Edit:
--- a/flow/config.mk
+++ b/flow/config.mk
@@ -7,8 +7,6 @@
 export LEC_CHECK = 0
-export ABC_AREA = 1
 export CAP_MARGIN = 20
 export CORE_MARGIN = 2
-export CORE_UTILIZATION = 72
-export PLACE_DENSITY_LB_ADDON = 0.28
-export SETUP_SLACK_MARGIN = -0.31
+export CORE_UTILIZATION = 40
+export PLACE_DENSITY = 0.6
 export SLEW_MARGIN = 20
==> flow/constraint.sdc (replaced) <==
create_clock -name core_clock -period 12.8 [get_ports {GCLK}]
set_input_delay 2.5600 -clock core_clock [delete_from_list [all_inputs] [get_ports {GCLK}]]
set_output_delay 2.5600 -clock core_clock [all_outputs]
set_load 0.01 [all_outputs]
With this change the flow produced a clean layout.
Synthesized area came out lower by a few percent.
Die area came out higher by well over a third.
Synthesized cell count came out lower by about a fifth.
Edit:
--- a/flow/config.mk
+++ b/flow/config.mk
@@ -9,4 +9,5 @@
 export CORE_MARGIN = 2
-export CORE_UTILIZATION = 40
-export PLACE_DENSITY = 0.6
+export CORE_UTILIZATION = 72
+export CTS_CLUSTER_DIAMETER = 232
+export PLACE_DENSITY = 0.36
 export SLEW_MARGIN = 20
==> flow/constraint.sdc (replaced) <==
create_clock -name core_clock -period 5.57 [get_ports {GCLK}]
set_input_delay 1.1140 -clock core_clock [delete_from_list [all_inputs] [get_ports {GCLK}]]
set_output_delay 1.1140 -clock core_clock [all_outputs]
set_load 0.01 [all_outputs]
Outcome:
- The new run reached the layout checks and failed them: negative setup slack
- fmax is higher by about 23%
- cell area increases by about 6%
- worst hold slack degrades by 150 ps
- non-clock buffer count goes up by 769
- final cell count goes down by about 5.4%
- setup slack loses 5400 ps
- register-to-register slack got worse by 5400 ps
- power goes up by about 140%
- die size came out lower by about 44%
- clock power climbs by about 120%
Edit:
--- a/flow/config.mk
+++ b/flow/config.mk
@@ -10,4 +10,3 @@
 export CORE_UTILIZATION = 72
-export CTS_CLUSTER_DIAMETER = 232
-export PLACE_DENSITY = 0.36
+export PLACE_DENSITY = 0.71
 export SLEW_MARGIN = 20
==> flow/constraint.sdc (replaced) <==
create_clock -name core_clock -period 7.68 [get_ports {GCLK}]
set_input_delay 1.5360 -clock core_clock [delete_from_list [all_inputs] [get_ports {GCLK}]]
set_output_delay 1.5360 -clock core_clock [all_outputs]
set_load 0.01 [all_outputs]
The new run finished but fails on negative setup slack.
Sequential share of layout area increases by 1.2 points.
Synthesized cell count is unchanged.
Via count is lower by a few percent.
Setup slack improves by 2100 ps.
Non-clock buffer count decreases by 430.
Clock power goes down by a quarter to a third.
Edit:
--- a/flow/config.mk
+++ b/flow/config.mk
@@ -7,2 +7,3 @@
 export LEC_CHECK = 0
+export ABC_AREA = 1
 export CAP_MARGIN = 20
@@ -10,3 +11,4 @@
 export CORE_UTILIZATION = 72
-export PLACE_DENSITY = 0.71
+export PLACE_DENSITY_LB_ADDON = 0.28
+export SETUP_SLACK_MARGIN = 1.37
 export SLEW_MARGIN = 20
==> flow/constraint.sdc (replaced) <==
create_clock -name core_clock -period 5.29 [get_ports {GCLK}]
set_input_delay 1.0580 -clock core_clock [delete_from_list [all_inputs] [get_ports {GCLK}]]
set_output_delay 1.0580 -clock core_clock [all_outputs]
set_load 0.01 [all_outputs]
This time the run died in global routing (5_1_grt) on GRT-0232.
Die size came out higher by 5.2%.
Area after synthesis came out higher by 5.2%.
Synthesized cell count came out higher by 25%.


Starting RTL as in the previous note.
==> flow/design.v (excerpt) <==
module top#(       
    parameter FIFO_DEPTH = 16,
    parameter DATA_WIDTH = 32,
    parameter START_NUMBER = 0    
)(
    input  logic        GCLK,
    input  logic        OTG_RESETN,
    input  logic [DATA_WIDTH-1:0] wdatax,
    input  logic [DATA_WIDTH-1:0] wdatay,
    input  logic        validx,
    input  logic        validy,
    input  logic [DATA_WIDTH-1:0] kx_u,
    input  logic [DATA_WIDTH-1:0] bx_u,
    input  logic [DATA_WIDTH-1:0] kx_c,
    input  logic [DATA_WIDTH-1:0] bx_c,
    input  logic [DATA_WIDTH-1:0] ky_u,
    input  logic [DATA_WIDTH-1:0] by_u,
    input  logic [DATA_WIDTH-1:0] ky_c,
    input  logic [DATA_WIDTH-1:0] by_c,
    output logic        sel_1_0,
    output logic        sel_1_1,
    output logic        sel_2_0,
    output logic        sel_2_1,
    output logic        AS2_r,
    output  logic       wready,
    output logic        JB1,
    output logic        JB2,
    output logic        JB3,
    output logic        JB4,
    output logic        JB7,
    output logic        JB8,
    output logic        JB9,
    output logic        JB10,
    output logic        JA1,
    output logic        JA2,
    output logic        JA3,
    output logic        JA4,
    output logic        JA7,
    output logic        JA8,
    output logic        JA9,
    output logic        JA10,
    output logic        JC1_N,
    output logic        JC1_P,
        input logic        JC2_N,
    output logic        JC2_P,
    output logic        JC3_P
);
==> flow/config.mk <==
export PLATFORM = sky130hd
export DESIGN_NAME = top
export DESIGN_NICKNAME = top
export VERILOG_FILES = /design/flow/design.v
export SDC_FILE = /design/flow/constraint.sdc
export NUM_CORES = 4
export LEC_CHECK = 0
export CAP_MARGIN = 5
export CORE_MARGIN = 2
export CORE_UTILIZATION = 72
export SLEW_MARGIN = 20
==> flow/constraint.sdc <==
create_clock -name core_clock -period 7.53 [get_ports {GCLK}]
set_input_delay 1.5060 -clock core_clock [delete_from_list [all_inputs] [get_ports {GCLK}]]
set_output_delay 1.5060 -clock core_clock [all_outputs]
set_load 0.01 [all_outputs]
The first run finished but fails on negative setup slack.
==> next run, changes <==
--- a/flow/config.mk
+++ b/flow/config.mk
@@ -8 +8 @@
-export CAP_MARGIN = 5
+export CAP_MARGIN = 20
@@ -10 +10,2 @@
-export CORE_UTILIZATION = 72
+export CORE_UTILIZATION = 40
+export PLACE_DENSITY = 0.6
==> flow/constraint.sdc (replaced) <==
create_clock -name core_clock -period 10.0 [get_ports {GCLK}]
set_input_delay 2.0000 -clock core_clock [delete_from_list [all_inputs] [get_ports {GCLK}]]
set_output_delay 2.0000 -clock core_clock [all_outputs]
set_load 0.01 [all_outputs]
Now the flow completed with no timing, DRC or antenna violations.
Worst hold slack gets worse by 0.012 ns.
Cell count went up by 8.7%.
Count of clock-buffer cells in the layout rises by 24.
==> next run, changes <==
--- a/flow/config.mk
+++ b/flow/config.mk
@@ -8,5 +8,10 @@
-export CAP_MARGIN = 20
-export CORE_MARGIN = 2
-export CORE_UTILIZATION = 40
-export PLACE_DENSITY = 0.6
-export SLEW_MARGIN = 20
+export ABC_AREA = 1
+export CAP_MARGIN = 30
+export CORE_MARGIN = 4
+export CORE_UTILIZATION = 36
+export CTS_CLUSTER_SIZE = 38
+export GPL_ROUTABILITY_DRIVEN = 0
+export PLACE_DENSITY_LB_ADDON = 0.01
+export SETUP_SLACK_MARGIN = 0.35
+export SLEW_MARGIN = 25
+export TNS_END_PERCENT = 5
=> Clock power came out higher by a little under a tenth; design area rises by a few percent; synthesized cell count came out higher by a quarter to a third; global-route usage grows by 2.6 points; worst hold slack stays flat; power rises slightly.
==> pepper <==
==> flow/design.v <==
module AHB_Master_ALU_REG_pipelined (
    input wire        HCLK,        
    input wire        HRESETn,     
    output reg [31:0] HADDR,       
    output reg [2:0] HBURST,         
    output reg [2:0]  HSIZE,       
    output reg [1:0]  HTRANS,      
    output reg [31:0] HWDATA,      
    output reg        HWRITE,      
    input wire [31:0] HRDATA,      
    input wire        HREADY,      
    input wire        HRESP,
    input wire [63:0] cpu_inst
);
    wire [31:0] ReadData1, ReadData2;
    wire [31:0] ALUResult;
    reg RegWrite;
    reg [31:0] WriteData;
    reg type_data ;
    reg ALU_REG;
    reg write_read;
    reg [7:0] burst_length;
    reg [2:0] ReadReg1_ADDR;  
    reg [2:0] ReadReg2_ADDR;   
    reg [2:0] WriteReg_ADDR;   
    reg [2:0] AlU_OP;
    reg [2:0] WriteReg_ADDR2;
    reg [31:0] HWDATA_t;
    reg [31:0] HADDR_delay;
ALU alu(
    .A(ReadData1),
    .B(ReadData2),
    .AlU_OP(AlU_OP),
    .Result(ALUResult)
);
RegisterFile rf(
    .clk(HCLK),
    .rst_n(HRESETn),
    .ReadReg1_ADDR(ReadReg1_ADDR),
    .ReadReg2_ADDR(ReadReg2_ADDR),
    .WriteReg_ADDR(WriteReg_ADDR2),
    .WriteData(WriteData),
    .RegWrite(RegWrite),
    .ReadData1(ReadData1),
    .ReadData2(ReadData2)
);
localparam      IDLE         = 2'b00,
                BUSY     = 2'b01,
                NONSEQ   = 2'b10,
                SEQ      = 2'b11;
reg [9:0] burst_counter;
reg work;
always @(posedge HCLK or negedge HRESETn) begin
    if (!HRESETn)
        HADDR_delay <= 32'b0;
    else
        HADDR_delay <= cpu_inst [63:32];
end
always @(posedge HCLK or negedge HRESETn) begin
    if (!HRESETn)
    begin   
        HTRANS <= IDLE;   
        HADDR <= 32'b0;
        HBURST <= 3'b0;
        HSIZE <= 3'b0;
        HWDATA <= 32'b0;
        HWRITE <= 1'b0;
        RegWrite <= 1'b0;
        WriteData <= 32'b0;
        type_data <= 1'b0;
        ALU_REG <= 1'b0;
        write_read <= 1'b0;
        burst_length <= 8'b0;
        ReadReg1_ADDR <= 3'b0;
        ReadReg2_ADDR <= 3'b0;
        WriteReg_ADDR <= 3'b0;
        AlU_OP <= 3'b0;
        WriteReg_ADDR2 <= 3'b0;
        HWDATA_t <= 32'b0;
        burst_counter <= 10'b0;
        work <= 1'b0;
    end
    else
begin
        RegWrite <= 0;
        case (HTRANS)
            IDLE:begin
                if (type_data == 1)
                begin
                    if(ALU_REG)
                        begin
                            if(write_read)
                            begin
                                WriteData   <= ALUResult;
                                RegWrite    <= 1;
                            end                           
                             else
                            begin
                                HWDATA_t      <= ALUResult;
                                RegWrite    <= 0;
                            end                        end
                        else
                        begin
                            if (HWRITE)
                            begin
                                WriteData   <= HRDATA;
                                RegWrite    <= 1;
                            end
                            else
                            begin
                                HWDATA_t      <= ReadData1;
                                RegWrite    <= 0;
                            end
                        end
                        type_data <= 1;
                end
                type_data <= 1;
                HADDR <= HADDR_delay;
                HSIZE <= cpu_inst[6:4];  
                HWRITE <= cpu_inst[0];   
                HBURST <= cpu_inst[3:1];
                work <= cpu_inst[7];
                write_read <= cpu_inst [31];
                ALU_REG <= cpu_inst [18];
                burst_length <= cpu_inst[15:8];
                ReadReg1_ADDR <= cpu_inst[21:19]; 
                ReadReg2_ADDR <=  cpu_inst[24:22]; 
                WriteReg_ADDR <=  cpu_inst[27:25]; 
                WriteReg_ADDR2 <= WriteReg_ADDR;
                HWDATA <= HWDATA_t;
                AlU_OP <= cpu_inst [30:28];
                if (HREADY && work) begin
                    HTRANS <= NONSEQ;
                    burst_counter <= 0;        
                end
            end 
            BUSY:begin
                work <= cpu_inst[7];
                if (work) begin
                    HTRANS <= IDLE; 
                end
            end
            NONSEQ:begin
                type_data <= 1;
                HADDR <= HADDR_delay;
                HSIZE <= cpu_inst[6:4];  
                HWRITE <= cpu_inst[0];   
                HBURST <= cpu_inst[3:1];
                work <= cpu_inst[7];
                write_read <= cpu_inst [31];
                ALU_REG <= cpu_inst [18];
                burst_length <= cpu_inst[15:8];
                ReadReg1_ADDR <= cpu_inst[21:19]; 
                ReadReg2_ADDR <=  cpu_inst[24:22]; 
                WriteReg_ADDR <=  cpu_inst[27:25]; 
                WriteReg_ADDR2 <= WriteReg_ADDR;
                HWDATA <= HWDATA_t;
                AlU_OP <= cpu_inst [30:28];
                if(ALU_REG)
                        begin
                            if(write_read)
                            begin
                                WriteData   <= ALUResult;
                                RegWrite    <= 1;
                            end
                            else
                            begin
                                HWDATA_t      <= ALUResult;
                                RegWrite    <= 0;
                            end
                        end
                        else
                        begin
                            if (HWRITE)
                            begin
                                WriteData   <= HRDATA;
                                RegWrite    <= 1;
                            end
                            else
                            begin
                                HWDATA_t      <= ReadData1;
                                RegWrite    <= 0;
                            end
                        end
                if (HREADY) begin
                    if (!work)
                    HTRANS <= BUSY;
                    else if (HBURST) begin
                        type_data <= 1;
                        burst_counter <= burst_counter + 1;
                        HTRANS <= SEQ;
                    end else begin
                        type_data <= 1;
                        HTRANS <= IDLE;
                    end
                end
            end  
            SEQ:begin
                HWDATA <= HWDATA_t;
                ReadReg1_ADDR <= ReadReg1_ADDR +1;
                WriteReg_ADDR <=  WriteReg_ADDR;
                WriteReg_ADDR2 <= WriteReg_ADDR;
                RegWrite    <= 0;
                if (HREADY) begin
                    if(ALU_REG)
                        begin
                            if(write_read)
                            begin
                                WriteData   <= ALUResult;
                                RegWrite    <= 1;
                            end
                            else
                            begin
                                HWDATA_t      <= ALUResult;
                                RegWrite    <= 0;
                            end                        end
                        else
                        begin
                            if (HWRITE)
                            begin
                                WriteData   <= HRDATA;
                                RegWrite    <= 1;
                            end
                            else
                            begin
                                HWDATA_t      <= ReadData1;
                                RegWrite    <= 0;
                            end
                        end
                    HADDR <= HADDR + (4 << HSIZE); 
                        burst_counter <= burst_counter + 1;
                    if (!work)
                    HTRANS <= BUSY;
                    else if(HBURST == 3'b001 && burst_counter * HSIZE < 8'b11111111 && burst_counter < burst_length-1)
                    HTRANS <= SEQ;
                        else begin
                        HTRANS <= IDLE;
                    end
                end  
            end
            default:HTRANS <= IDLE;
        endcase
    end
end
endmodule
module ALU(
    input [31:0] A,    
    input [31:0] B,       
    input [2:0] AlU_OP,   
    output reg [31:0] Result 
);
    always @(*) begin
        case (AlU_OP)
            3'b000: Result = A + B;     
            3'b001: Result = A - B;     
            3'b010: Result = A & B;     
            3'b011: Result = A | B;     
            3'b100: Result = A ^ B;     
            3'b101: Result = ~A;        
            3'b110: Result = A << 1;    
            3'b111: Result = A >> 1;    
            default: Result = 8'b0;
        endcase
    end
endmodule
module RegisterFile(
    input clk,
    input rst_n,
    input [2:0] ReadReg1_ADDR,
    input [2:0] ReadReg2_ADDR,
    input [2:0] WriteReg_ADDR,
    input [31:0] WriteData,
    input RegWrite,
    output [31:0] ReadData1,
    output [31:0] ReadData2
);
    reg [31:0] registers [7:0]; 
    assign ReadData1 = registers[ReadReg1_ADDR];
    assign ReadData2 = registers[ReadReg2_ADDR];
    integer i;
    always @(posedge clk or negedge rst_n) begin
        if (!rst_n) begin
            for (i = 0; i < 8; i = i + 1)
                registers[i] <= 32'b0;
        end
        else if (RegWrite) begin
            registers[WriteReg_ADDR] <= WriteData;
        end
    end
endmodule
==> flow/run.sh <==
#!/bin/bash
# the make line also repeats each setting of config.mk as NAME=value (left out here)
make -C /OpenROAD-flow-scripts/flow DESIGN_CONFIG=/design/flow/config.mk WORK_HOME=/design/flow/orfs CLKGATE_MAP_FILE= finish
==> flow/config.mk <==
export PLATFORM = sky130hd
export DESIGN_NAME = AHB_Master_ALU_REG_pipelined
export DESIGN_NICKNAME = AHB_Master_ALU_REG_pipelined
export VERILOG_FILES = /design/flow/design.v
export SDC_FILE = /design/flow/constraint.sdc
export NUM_CORES = 4
export LEC_CHECK = 0
export CAP_MARGIN = 20
export CORE_MARGIN = 2
export CORE_UTILIZATION = 70
export CTS_CLUSTER_DIAMETER = 27
export CTS_CLUSTER_SIZE = 44
export GPL_ROUTABILITY_DRIVEN = 1
export HOLD_SLACK_MARGIN = -0.08
export MAX_ROUTING_LAYER = met4
export PLACE_DENSITY = 0.62
export SLEW_MARGIN = 10
==> flow/constraint.sdc <==
create_clock -name core_clock -period 4.85 [get_ports {HCLK}]
set_input_delay 0.9700 -clock core_clock [delete_from_list [all_inputs] [get_ports {HCLK}]]
set_output_delay 0.9700 -clock core_clock [all_outputs]
set_load 0.01 [all_outputs]
==> delta: changes against pepper <==
- CORE_UTILIZATION: 70 -> 71
- CTS_CLUSTER_DIAMETER: 27 -> 347
- CTS_CLUSTER_SIZE: 44 -> 17
- GPL_ROUTABILITY_DRIVEN: 1 -> unset
- HOLD_SLACK_MARGIN: -0.08 -> unset
- PLACE_DENSITY: 0.62 -> 0.6
- SLEW_MARGIN: 10 -> 20
==> flow/constraint.sdc (replaced) <==
create_clock -name core_clock -period 4.73 [get_ports {HCLK}]
set_input_delay 0.9460 -clock core_clock [delete_from_list [all_inputs] [get_ports {HCLK}]]
set_output_delay 0.9460 -clock core_clock [all_outputs]
set_load 0.01 [all_outputs]
==> run summary <==
Observations from the implementation run.

Run status:
- The flow stopped in global routing (5_1_grt).
- The first error in the log reads "[ERROR GRT-0232] Routing congestion too high. Check the congestion heatmap in the GUI".
- The run stopped with a tool error.

Placement:
- The run puts the worst setup slack after placement at -511 ps.
[end of results for pepper]
==> run summary <==
Notes from the flow run.

Run status:
- The report lists the violated layout checks as negative setup slack.
- The run finished, with violations left.

Final timing:
- The final timing report counts setup violations totalling 40.
- The run gives the final worst setup slack as -546 ps.

Placement:
- The run gives the worst setup slack after placement as -643 ps.
[end of results for delta]

==> inputs of trial 8 <==
RTL: the design.v shown in full above, as it stands there.
Settings: LEC_CHECK=0, CAP_MARGIN=0, CORE_MARGIN=2, CORE_UTILIZATION=68, CTS_CLUSTER_SIZE=36, GPL_ROUTABILITY_DRIVEN=1, SLEW_MARGIN=10; clock period 4.85 ns.
run.sh (not shown) runs the stock make flow with config.mk's settings and CLKGATE_MAP_FILE=.
==> inputs of build 86, as changes to trial 8 <==
--- a/flow/config.mk
+++ b/flow/config.mk
@@ -7,7 +7,6 @@
 export LEC_CHECK = 0
-export CAP_MARGIN = 0
+export CAP_MARGIN = 20
 export CORE_MARGIN = 2
-export CORE_UTILIZATION = 68
-export CTS_CLUSTER_SIZE = 36
-export GPL_ROUTABILITY_DRIVEN = 1
-export SLEW_MARGIN = 10
+export CORE_UTILIZATION = 26
+export PLACE_DENSITY = 0.6
+export SLEW_MARGIN = 20
==> flow/constraint.sdc (replaced) <==
create_clock -name core_clock -period 5.77 [get_ports {HCLK}]
set_input_delay 1.1540 -clock core_clock [delete_from_list [all_inputs] [get_ports {HCLK}]]
set_output_delay 1.1540 -clock core_clock [all_outputs]
set_load 0.01 [all_outputs]
==> run summary <==
impl run done, here's what came out: status=complete, no violations, Setup WS pre-CTS=between 0.2 and 0.3 ns, first-pass GRT wire length=between 100,000 and 150,000 um, DR WL/cell=21.0 um, setup_tns=0 ns, Die Area=roughly 110,000 sq um, Max Freq=0.181 GHz, sequential share of cell area=0.337, Finished Core Util=0.316, Inst Count DP=about 4.4k, Worst setup startpoint=ReadReg2_ADDR[1]
The numbers above come from build 86.

==> run summary <==
impl run done, here's what came out: status=finished with violations, Violated Checks=setup timing, Mapped Area=between 20,000 and 30,000 sq um, Setup WS pre-CTS=-0.629 ns, Worst setup startpoint=ReadReg2_ADDR[0], Inst Count DP=about 3.7k, met1 wire length=between 30,000 and 40,000 um, drt total wl=97,000 um, Storage cell area=approximately 12,000 sq um, sequential share of cell area=0.329, setup_tns=-3.23 ns, PnR worst setup slack=-0.210 ns, Finished Core Util=0.843, DR WL/cell=25.5 um, # setup viols final=31, first-pass GRT wire length=around 150,000 um, Seq cells=around 460, Die Area=between 40,000 and 50,000 sq um, Post-Layout Cell Count=approximately 3.8k
The numbers above come from trial 8.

----------

• _Assigned task_:
Where does the string "parameter" appear in the records? Copy every line that holds it.

• _Reply_:
    parameter FIFO_DEPTH = 16,
    parameter DATA_WIDTH = 32,
    parameter START_NUMBER = 0    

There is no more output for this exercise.